==> src/design/keyed_stock_table_macros.svh <==
// Assertion macros for the keyed stock table datapath.
// Define NO_ASSERTIONS to compile them out.
`ifndef KEYED_STOCK_TABLE_MACROS_SVH
`define KEYED_STOCK_TABLE_MACROS_SVH

`ifndef NO_ASSERTIONS

// The consequent must hold in the same cycle as the antecedent.
`define KST_ASSERT_IMP(label, clk, rst, ante, cons, msg) \
   label: assert property (@(posedge clk) disable iff (rst) (ante) |-> (cons)) \
      else $error(msg);

// The consequent must hold in the cycle after the antecedent.
`define KST_ASSERT_NEXT(label, clk, rst, ante, cons, msg) \
   label: assert property (@(posedge clk) disable iff (rst) (ante) |=> (cons)) \
      else $error(msg);

`else

`define KST_ASSERT_IMP(label, clk, rst, ante, cons, msg)
`define KST_ASSERT_NEXT(label, clk, rst, ante, cons, msg)

`endif

`endif

==> src/design/kst_pkg.sv <==
package kst_pkg;

   localparam int OP_W  = 2;
   localparam int KEY_W = 31;
   localparam int ST_W  = 3;

   // Operation codes.
   localparam logic [OP_W-1:0] OP_INSERT = 2'd0;
   localparam logic [OP_W-1:0] OP_LOOKUP = 2'd1;
   localparam logic [OP_W-1:0] OP_ORDER  = 2'd2;

   // Status codes.
   localparam logic [ST_W-1:0] ST_OK    = 3'd0;
   localparam logic [ST_W-1:0] ST_DUP   = 3'd1;
   localparam logic [ST_W-1:0] ST_FULL  = 3'd2;
   localparam logic [ST_W-1:0] ST_MISS  = 3'd3;
   localparam logic [ST_W-1:0] ST_SHORT = 3'd4;
   localparam logic [ST_W-1:0] ST_BADQ  = 3'd5;

   // The bucket remainder comes out of a four stage reciprocal multiply.
   localparam int HASH_STEPS = 4;
   localparam int HASH_CNT_W = $clog2(HASH_STEPS);

   typedef struct packed {
      logic [OP_W-1:0]  op;
      logic [KEY_W-1:0] item_id;
      logic [KEY_W-1:0] price;
      logic [KEY_W-1:0] stock;
      logic [KEY_W-1:0] quantity;
   } kst_req_type;

   typedef struct packed {
      logic [ST_W-1:0]  status;
      logic [KEY_W-1:0] found_price;
      logic [KEY_W-1:0] stock_now;
   } kst_rsp_type;

   typedef struct packed {
      logic             valid;
      logic [KEY_W-1:0] key;
      logic [KEY_W-1:0] price;
      logic [KEY_W-1:0] stock;
   } kst_way_type;

   typedef struct packed {
      logic clear_we;
      logic load_req;
      logic hash_step;
      logic read_en;
      logic match_en;
      logic update_en;
      logic post_load;
   } kst_cmd_type;

   typedef struct packed {
      logic clear_last;
      logic rsp_free;
   } kst_sts_type;

endpackage

==> src/design/kst_ctrl.sv <==
module kst_ctrl
   import kst_pkg::*;
(
   input  logic        clock,
   input  logic        reset,
   input  logic        req_valid,
   output logic        req_ready,
   input  kst_sts_type sts,
   output kst_cmd_type cmd
);

   typedef enum logic [6:0] {
      S_CLEAR  = 7'b0000001,
      S_IDLE   = 7'b0000010,
      S_HASH   = 7'b0000100,
      S_READ   = 7'b0001000,
      S_MATCH  = 7'b0010000,
      S_UPDATE = 7'b0100000,
      S_POST   = 7'b1000000
   } kst_state_type;

   kst_state_type           state_ff, state_in;
   logic [HASH_CNT_W-1:0]   cnt_ff, cnt_in;

   always_comb begin
      state_in  = state_ff;
      cnt_in    = cnt_ff;
      cmd       = '0;
      req_ready = 1'b0;
      case (state_ff)
         S_CLEAR: begin
            cmd.clear_we = 1'b1;
            if (sts.clear_last) begin
               state_in = S_IDLE;
            end
         end
         S_IDLE: begin
            req_ready = 1'b1;
            if (req_valid) begin
               cmd.load_req = 1'b1;
               cnt_in       = '0;
               state_in     = S_HASH;
            end
         end
         S_HASH: begin
            cmd.hash_step = 1'b1;
            cnt_in        = cnt_ff + HASH_CNT_W'(1);
            if (cnt_ff == HASH_CNT_W'(HASH_STEPS - 1)) begin
               state_in = S_READ;
            end
         end
         S_READ: begin
            cmd.read_en = 1'b1;
            state_in    = S_MATCH;
         end
         S_MATCH: begin
            cmd.match_en = 1'b1;
            state_in     = S_UPDATE;
         end
         S_UPDATE: begin
            cmd.update_en = 1'b1;
            state_in      = S_POST;
         end
         S_POST: begin
            if (sts.rsp_free) begin
               cmd.post_load = 1'b1;
               state_in      = S_IDLE;
            end
         end
         default: begin
            state_in = S_IDLE;
         end
      endcase
   end

   always_ff @(posedge clock) begin
      if (reset) begin
         state_ff <= S_CLEAR;
         cnt_ff   <= '0;
      end else begin
         state_ff <= state_in;
         cnt_ff   <= cnt_in;
      end
   end

endmodule

==> config.mk <==
export PLATFORM = sky130hd
export DESIGN_NAME = kst_ctrl
export DESIGN_NICKNAME = d
export VERILOG_FILES = /design/src/design/keyed_stock_table_macros.svh /design/src/design/kst_pkg.sv /design/src/design/kst_ctrl.sv
export SDC_FILE = /design/constraint.sdc
export NUM_CORES = 1
export LEC_CHECK = 0
export BUFFER_PORTS_ARGS = -buffer_cell sky130_fd_sc_hd__buf_2
export CELL_PAD_IN_SITES_DETAIL_PLACEMENT = 1
export CELL_PAD_IN_SITES_GLOBAL_PLACEMENT = 1
export CORE_UTILIZATION = 37
export CTS_BUF_LIST = sky130_fd_sc_hd__clkbuf_16
export DETAILED_ROUTE_END_ITERATION = 6
export HOLD_SLACK_MARGIN = 0.08
export PLACE_DENSITY_LB_ADDON = 0.1
export SYNTH_ARGS = -nofsm -noshare
export SYNTH_HDL_FRONTEND = slang
export SYNTH_SLANG_ARGS = --single-unit
==> constraint.sdc <==
create_clock -name clock -period 2.5 [get_ports clock]
set_input_delay 0.375 -clock clock [delete_from_list [all_inputs] [get_ports clock]]
set_output_delay 0.375 -clock clock [all_outputs]
set_load 0.01 [all_outputs]
# After elaboration in Yosys (flattened, before gate mapping)
# Index checks and enable logic that the tools add are counted.
[classes] reduce_logical=3 addsub=1 mux=17 eq_ne=12
[ops] operator="$pmux W7 S7" n=1
[ops] operator="$mux W7" n=4
[ops] operator="$mux W1" n=10
[ops] operator="$ne A2 B2 Y1 const B" n=4
[ops] operator="$eq A7 B1 Y1 const B" n=1
[ops] operator="$eq A7 B2 Y1 const B" n=1
[ops] operator="$eq A7 B3 Y1 const B" n=1
[ops] operator="$eq A7 B4 Y1 const B" n=1
[ops] operator="$eq A7 B5 Y1 const B" n=1
[ops] operator="$eq A7 B6 Y1 const B" n=1
[ops] operator="$eq A7 B7 Y1 const B" n=1
[ops] operator="$pmux W2 S2" n=1
[ops] operator="$reduce_and A4 Y1" n=1
[ops] operator="$add A2 B1 Y2 const B" n=1
[ops] operator="$eq A2 B2 Y1 const B" n=1
[ops] operator="$mux W2" n=1
[ops] operator="$reduce_and A2 Y1" n=1
[ops] operator="$reduce_bool A2 Y1" n=1
[totals] output_inout_bits=8 ff_bits=9 input_bits=5 word_cells=35

# Depth between registers and ports, before layout
# Gate-level depths: netlist of the first run.
[depth] word_depth=3 mapped_depth=6 mapped_depth_nobuf=4

# Worst setup path before layout of the first run
# No wires, ideal clock.
[synth_timing] path_kind="reg2out" from="reg state_ff[6]" to="out cmd[6] (netlist bit)" path_slack_ns=0.510 required_time_ns=2.125 stages_incl_launch_ff=5 path_buffers=2 t_arrival_ns=1.615 path_cell_list="dfxtp_1 -> buf_6 -> or4_4 -> buf_6 -> nor4b_1"
[synth_lines] element="start, declared" line_no="kst_ctrl.sv:22" rtl="kst_state_type state_ff, state_in;"
[synth_lines] element="start signal, assigned" line_no="kst_ctrl.sv:81" rtl="state_ff <= state_in;"
[synth_lines] element="end, declared" line_no="kst_ctrl.sv:9" rtl="output kst_cmd_type cmd"

==> impl_results.md, run 1 <==
- CTS max path bufs: 2
- Syn Area/Cell: 8.39 um2
- DR pass1 iterations: 2
- Initial antenna violation count: 0
- Setup slack, reg-to-reg: around 0.63 ns
- Max-Cap Viols: 0
- Clk_lat worst skew: 0.23 ns
- H-tree depth: 1
- Top achievable clock speed: 465 MHz
- Nature of the critical path endpoint: primary output
- Postcts setup bufs: 0
- Post-synth top area cell: dfxtp_1
- Critical path launch point type: flip-flop
- Register area share after synthesis: 0.316
- Die height: 41.3 um
- Synth-to-layout area growth: 21.1%
- DR WL met2: roughly 580 um
- Layout Cells excl Fill: slightly above 90
- Initial DRC count: 4
- Ant. Diodes: 0
- Initial core utilization: 0.418
- Global-route wire length before repair: a little over 2000 um
- Nets: 85
- Fin. max-slew vios: 0
- IO Pins: 13
- Grt total ovfl: 0
- RR Endpoint: cnt_ff[0]
- Row count: 13
- Fin util: 0.505
- Vias/cell: 5.47
- Vias in the first global route: 434
- Clock slew at reported path FFs: 0.04 ns
- Largest cells by area after synthesis: dfxtp_1, nand3b_1, nor2_1
- Final ANT Viol Nets: 0
- Port-buffer cells: 12
- Fill cell total of the finished layout: 180
- Netlist cell types: 33
- Post-CTS Hold Fix Bufs: 0
- Clock skew: about 0.0030 ns
- Reg2reg path depth: 4
- Period utilization: 0.861
- P_leak: roughly 0.29 nW
- Hold path start: req_valid
- Metal1 wirelength: 653 um
- Worst VDD drop: 508 uV
- Mapped Nets: 74
- Share of the synthesized area in the top cell type: 0.316
- Seq cells post-synth: 9
- Multi-input logic area: 338 um2
- Cell Pwr Density: 686 nW/um2
- Post-Syn Area: 571 um2
- Root Buffer: clkbuf_16
- Setup WS pre-CTS: 0.584 ns
- Routed len/inst: 14.0 um
- Die X: between 40 and 50 um
- Clock sink total: 9
- Hold depth: 2
- TritonCTS clock tree: yes
- Final setup violation count: 0
- Worst Max-Slew Pin Slew: roughly 0.52 ns
- Reg-to-Reg Start: state_ff[6]
- Met3 wire length: 55 um
- Crit Path Class: reg -> out
- Post-synth ARST share: 0
- Number of CTS-inserted buffers: 3
- Critical path peak fanout: 8
- Worst hold-check slack: 0.399 ns
- Final Hold Viols: 0
- Worst Path Arrival: 1.78 ns
- Total Negative Setup Slacks: 0 ns
- Cell count after synthesis: 68
- RSZ-0062 raised after global routing: false
- DR DRC count: 0
- Status: completed
- Hold Crit Class: in -> reg
- Min Tclk post-route: 2.15 ns
- Post-CTS Resized: 0
- Final worst slack: 0.347 ns
- Ys flop type: dfxtp_1
- Total wire length: 1300 um
- GRT Overall Usage: 0.194
- Vias: between 500 and 600
- Final GP Congestion: 0.713
- Reg area: 180 um2
- Slew headroom: 0.650
- Worst endpoint required time: 2.12 ns
- Share of layout cells above drive strength 1: 0.256
- Die area: between 1500 and 2000 um2
- HPWL after DPL: 949 um
- Hold EP: state_ff[1]
- Largest net degree at the start of global routing: 12
- Core Box Area: 1370 um2
- Highest routed layer: met4
- Cell count after placement: between 80 and 90
- Yosys Warn Count: 0
- Post-synth EDFFs: 0
how the worst max path moves through the flow:
stage                     slack (ns)      to         from  cells past startpoint
final                           0.35  cmd[6]  state_ff[6]                      3
after floorplan                 0.51  cmd[6]  state_ff[6]                      4
after detailed placement        0.58  cmd[6]  state_ff[6]                      3
after CTS                       0.34  cmd[6]  state_ff[6]                      3
after global routing            0.22  cmd[6]  state_ff[6]                      3
after global placement          0.60  cmd[6]  state_ff[6]                      3
flip-flops by register name (all words and copies together) (netlist names):
name,flops
state_ff,7
cnt_ff,2
power breakdown:
part	total, mW	internal, mW	switching [mW]
Clock	0.277	0.209	0.0683
Combinational	0.0390	0.0198	0.0192
Sequential	0.157	0.148	0.00898
metal layers:
metal | track usage | up-vias
met5 | 0 | -
met4 | 0.0484 | 0
met3 | 0.0978 | 2
met2 | 0.285 | 8
met1 | 0.250 | 231
li1 | - | 268
layout make-up:
type                       count  share of cell area
clock inverter                 1             0.00543
timing repair buffer          12              0.0870
sequential                     9               0.261
inverter                       4              0.0217
tap                           15              0.0272
multi-input combinational     49               0.489
clock buffer                   3               0.109
per-stage QoR:
step | cell area, um2 | total power [mW]
6_report | 691 | 0.473
5_1_grt | 691 | 0.493
4_1_cts | 691 | 0.481
3_5_place_dp | 612 | 0.199
3_3_place_gp | 612 | 0.199
2_1_floorplan | 571 | 0.185
placed cells by master (no fill, tap or decap), drive strengths merged, types with 2 or more instances in the layout:
cell / instances
nand3b: 4
dfxtp: 9
nor2: 8
nor4b: 2
a21oi: 2
or4: 2
nand2: 2
clkbuf: 3
or3b: 3
a2111oi: 2
nor3: 5
nand2b: 2
buf: 12
inv: 5
a21boi: 2
worst max-delay path, cell delays in order (launching register included):
cell and delay (ns):
dfxtp_1 0.36, or4_4 0.62, nor4b_1 0.37, buf_2 0.20
cells by family after synthesis:
kind of cell,synth area share
AND/OR/NAND/NOR,0.401
AO/OA/AOI/OAI,0.136
buffers and inverters,0.0921
flip-flops,0.316
XOR/XNOR,0.0154
multiplexers,0.0175
adder cells (fa/ha/maj),0.0219
cell usage after synthesis (all sizes together) (2+ instances only):
cell	instances
a2111oi	2
a21boi	2
a21oi	2
buf	2
clkbuf	4
dfxtp	9
inv	4
nand2	2
nand2b	2
nand3b	4
nor2	8
nor3	5
nor4b	2
or3b	3
or4	2
Power figures use the tool's default switching activity.
==> run 2: changes to the inputs <==
--- a/config.mk
+++ b/config.mk
@@ -5,14 +5,16 @@
 export SDC_FILE = /design/constraint.sdc
 export NUM_CORES = 1
 export LEC_CHECK = 0
+export ABC_AREA = 1
 export BUFFER_PORTS_ARGS = -buffer_cell sky130_fd_sc_hd__buf_2
 export CELL_PAD_IN_SITES_DETAIL_PLACEMENT = 1
 export CELL_PAD_IN_SITES_GLOBAL_PLACEMENT = 1
-export CORE_UTILIZATION = 37
+export CORE_UTILIZATION = 34
 export CTS_BUF_LIST = sky130_fd_sc_hd__clkbuf_16
 export DETAILED_ROUTE_END_ITERATION = 6
 export HOLD_SLACK_MARGIN = 0.08
 export PLACE_DENSITY_LB_ADDON = 0.1
+export RECOVER_POWER = 25
 export SYNTH_ARGS = -nofsm -noshare
 export SYNTH_HDL_FRONTEND = slang
 export SYNTH_SLANG_ARGS = --single-unit
==> run 2 against run 1 <==
Design area down 0.18%. Fmax rose by 13%. Sequential power up 16%. Clock-buffer cell count stayed put. Via count up 5.9%. Worst hold slack got worse by 0.017 ns. Clock power grew 2%. Total power rose by 42%. Register-to-register slack better by 0.38 ns. Sequential share of layout area about the same. Wire length increased by 3.0%. Largest cell class unchanged. Highest routed layer unchanged.
==> impl_results.md, run 2 <==
- Status: completed
- TritonCTS clock tree: yes
- Post-synth top area cell: dfxtp_1
- GRT Overall Usage: 0.178
- Final setup violation count: 0
- DR pass1 iterations: 4
- Routed len/inst: 11.7 um
- CP endpoint: cmd[5]
- Post-synth ARST share: 0
- Initial antenna violation count: 0
- Root Buffer: clkbuf_16
- Clock skew: 0.00288 ns
- DP Area: just over 600 um2
- IO Pins: 13
- Reg2reg path depth: 8
- Largest net degree at the start of global routing: 7
- Most frequent cells in the layout: nand2_1, inv_1, nor2_1, buf_2, dfxtp_1
- Share of the synthesized area in the top cell type: 0.333
- P_leak: 0.418 nW
- Syn Area/Cell: 6.59 um2
- Cell with the most instances after synthesis: nand2_1
- Largest Register: state_ff
- Synth cell count leaders: nand2_1, inv_1, nor2_1, dfxtp_1, inv_2
- Vias: ~540
- Critical path launch point type: flip-flop
- Cell count after synthesis: 82
- Initial DRC count: 4
- Total wire length: between 1000 and 1500 um
- Final GP Congestion: slightly below 0.8
- Final ANT Viol Nets: 0
- Critical Path Source: state_ff[6]
- Ys flop type: dfxtp_1
- Critical path peak fanout: 6
- Yosys Warn Count: 0
- Register area share after synthesis: 0.333
- Post-synth EDFFs: 0
- Nature of the critical path endpoint: primary output
- Global-route wire length before repair: between 2000 and 2500 um
- Setup slack, reg-to-reg: between 1 and 1.5 ns
- Grt total ovfl: 0
- Worst Path Arrival: roughly 1.5 ns
- Row count: 14
- Post-CTS Resized: 0
- Clock slew at reported path FFs: 0.04 ns
- Slew headroom: 0.713
- Post-CTS Hold Fix Bufs: 0
- Clk_lat worst skew: ~0.24 ns
- Postcts setup bufs: 0
- Reg-to-Reg Start: state_ff[6]
- Cell Pwr Density: 976 nW/um2
- Total Negative Setup Slacks: 0 ns
- Ant. Diodes: 0
- Seq cells post-synth: 9
- Worst Max-Slew Pin Slew: 0.430 ns
- Fin. max-slew vios: 0
- Synth-to-layout area growth: 27.5%
- Hold Crit Class: in -> reg
- Most common cell after layout, fill and taps aside: nand2_1
- Clock sink total: 9
- Largest cells by area after synthesis: dfxtp_1, nand2_1, inv_1
- Largest regs: state_ff: 7 flops, cnt_ff: 2 flops
- Top achievable clock speed: 527 MHz
- DR DRC count: 0
- Number of CTS-inserted buffers: 3
- Die height: 41.9 um
- RR Endpoint: state_ff[6]
- Max FFs per register: 7
- Die area: 1750 um2
- Vias in the first global route: 520
- Port-buffer cells: 12
- Share of layout cells above drive strength 1: 0.276
- Post-Syn Area: 541 um2
- HPWL after DPL: 1060 um
- Core Box Area: 1490 um2
- CTS max path bufs: 2
- Design area: 689 um2
- RSZ-0062 raised after global routing: false
- Worst VDD drop: 530 uV
- Netlist cell types: 18
- Initial core utilization: 0.363
- Nets: 105
- Worst endpoint required time: ~2.1 ns
- Max-Cap Viols: 0
- H-tree depth: 1
- Period utilization: 0.759
- Vias/cell: 4.73
- Die X: 41.9 um
- Mapped Nets: between 80 and 90
- Final Hold Viols: 0
- Crit Path Class: reg -> out
- Min Tclk post-route: between 1.5 and 2 ns
-- run 2: cell count changes in the layout (fill, tap and decap cells not counted), moves of 3 or more --
cell     previous run  this run
nand2_1             2        20
inv_1               5        14
nor2_1              8        13
inv_2               0         4
nand2_2             0         3
nand3_1             1         4
or3b_2              3         0
-- run 2: per-stage QoR --
step	std cells	hold WS [ns]	util	power (mW)	worst slack (ns)
finish	114	0.382	0.463	0.673	0.602
global route	114	0.396	0.463	0.712	0.460
CTS	114	0.384	0.470	0.689	0.831
detailed placement	110	0.481	0.417	0.402	1.08
global placement	110	0.484	0.417	0.398	1.10
floorplan	82	0.444	-	0.347	1.20
-- run 2: worst min-delay path by stage --
stage                          from     endpoint  slack, ns  cells past startpoint
after floorplan               reset    cnt_ff[1]       0.44                      1
after global placement    cnt_ff[1]    cnt_ff[1]       0.48                      2
after detailed placement  cnt_ff[1]    cnt_ff[1]       0.48                      2
after CTS                     reset  state_ff[1]       0.38                      2
after global routing          reset  state_ff[1]       0.40                      2
final                         reset  state_ff[1]       0.38                      2
-- run 2: cells by family after synthesis --
| group | share of synthesized area |
|---|---|
| simple gates | 0.479 |
| buf+inv | 0.118 |
| flops | 0.333 |
| compound gates | 0.0463 |
| fa+ha+maj | 0.0231 |
-- run 2: report_power, final --
part           internal [mW]  total, mW  switching, mW
sequential             0.167      0.182         0.0159
combinational         0.0712      0.209          0.138
clock                  0.209      0.282         0.0726
-- run 2: area by class of cell --
| class | instances | area, um2 |
|---|---|---|
| multi-input combinational | 56 | 287 |
| timing repair buffer | 12 | 60.1 |
| tap | 16 | 20.0 |
| fill | 216 | 800 |
| clock buffer | 3 | 75.1 |
| sequential | 9 | 180 |
| clock inverter | 1 | 3.75 |
| inverter | 17 | 63.8 |
-- run 2: critical path, cell delays in order, from the launching register on --
cell,delay (ns)
dfxtp_1,0.33
inv_1,0.10
nand2_4,0.06
nor2_1,0.34
nand2_1,0.13
inv_1,0.10
nand2_1,0.07
inv_1,0.05
buf_2,0.11
-- run 2: routing by layer --
| layer | track usage | up-vias | routed length [um] |
|---|---|---|---|
| met5 | 0 | - | 0 |
| met4 | 0.0968 | 0 | 25 |
| met3 | 0.0391 | 4 | 42 |
| met2 | 0.288 | 10 | 607 |
| met1 | 0.217 | 240 | 662 |
| li1 | - | 285 | - |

**BRIEF:** Copy out each line of the data above, exactly, if it lies between the line holding "cmd.update_en = 1'b1;" and the line holding "# After elaboration", inclusive; copy no other line.

**EXERCISE SOLUTION:**
            cmd.update_en = 1'b1;
            state_in      = S_POST;
         end
         S_POST: begin
            if (sts.rsp_free) begin
               cmd.post_load = 1'b1;
               state_in      = S_IDLE;
            end
         end
         default: begin
            state_in = S_IDLE;
         end
      endcase
   end

   always_ff @(posedge clock) begin
      if (reset) begin
         state_ff <= S_CLEAR;
         cnt_ff   <= '0;
      end else begin
         state_ff <= state_in;
         cnt_ff   <= cnt_in;
      end
   end

endmodule

==> config.mk <==
export PLATFORM = sky130hd
export DESIGN_NAME = kst_ctrl
export DESIGN_NICKNAME = d
export VERILOG_FILES = /design/src/design/keyed_stock_table_macros.svh /design/src/design/kst_pkg.sv /design/src/design/kst_ctrl.sv
export SDC_FILE = /design/constraint.sdc
export NUM_CORES = 1
export LEC_CHECK = 0
export BUFFER_PORTS_ARGS = -buffer_cell sky130_fd_sc_hd__buf_2
export CELL_PAD_IN_SITES_DETAIL_PLACEMENT = 1
export CELL_PAD_IN_SITES_GLOBAL_PLACEMENT = 1
export CORE_UTILIZATION = 37
export CTS_BUF_LIST = sky130_fd_sc_hd__clkbuf_16
export DETAILED_ROUTE_END_ITERATION = 6
export HOLD_SLACK_MARGIN = 0.08
export PLACE_DENSITY_LB_ADDON = 0.1
export SYNTH_ARGS = -nofsm -noshare
export SYNTH_HDL_FRONTEND = slang
export SYNTH_SLANG_ARGS = --single-unit
==> constraint.sdc <==
create_clock -name clock -period 2.5 [get_ports clock]
set_input_delay 0.375 -clock clock [delete_from_list [all_inputs] [get_ports clock]]
set_output_delay 0.375 -clock clock [all_outputs]
set_load 0.01 [all_outputs]
# After elaboration in Yosys (flattened, before gate mapping)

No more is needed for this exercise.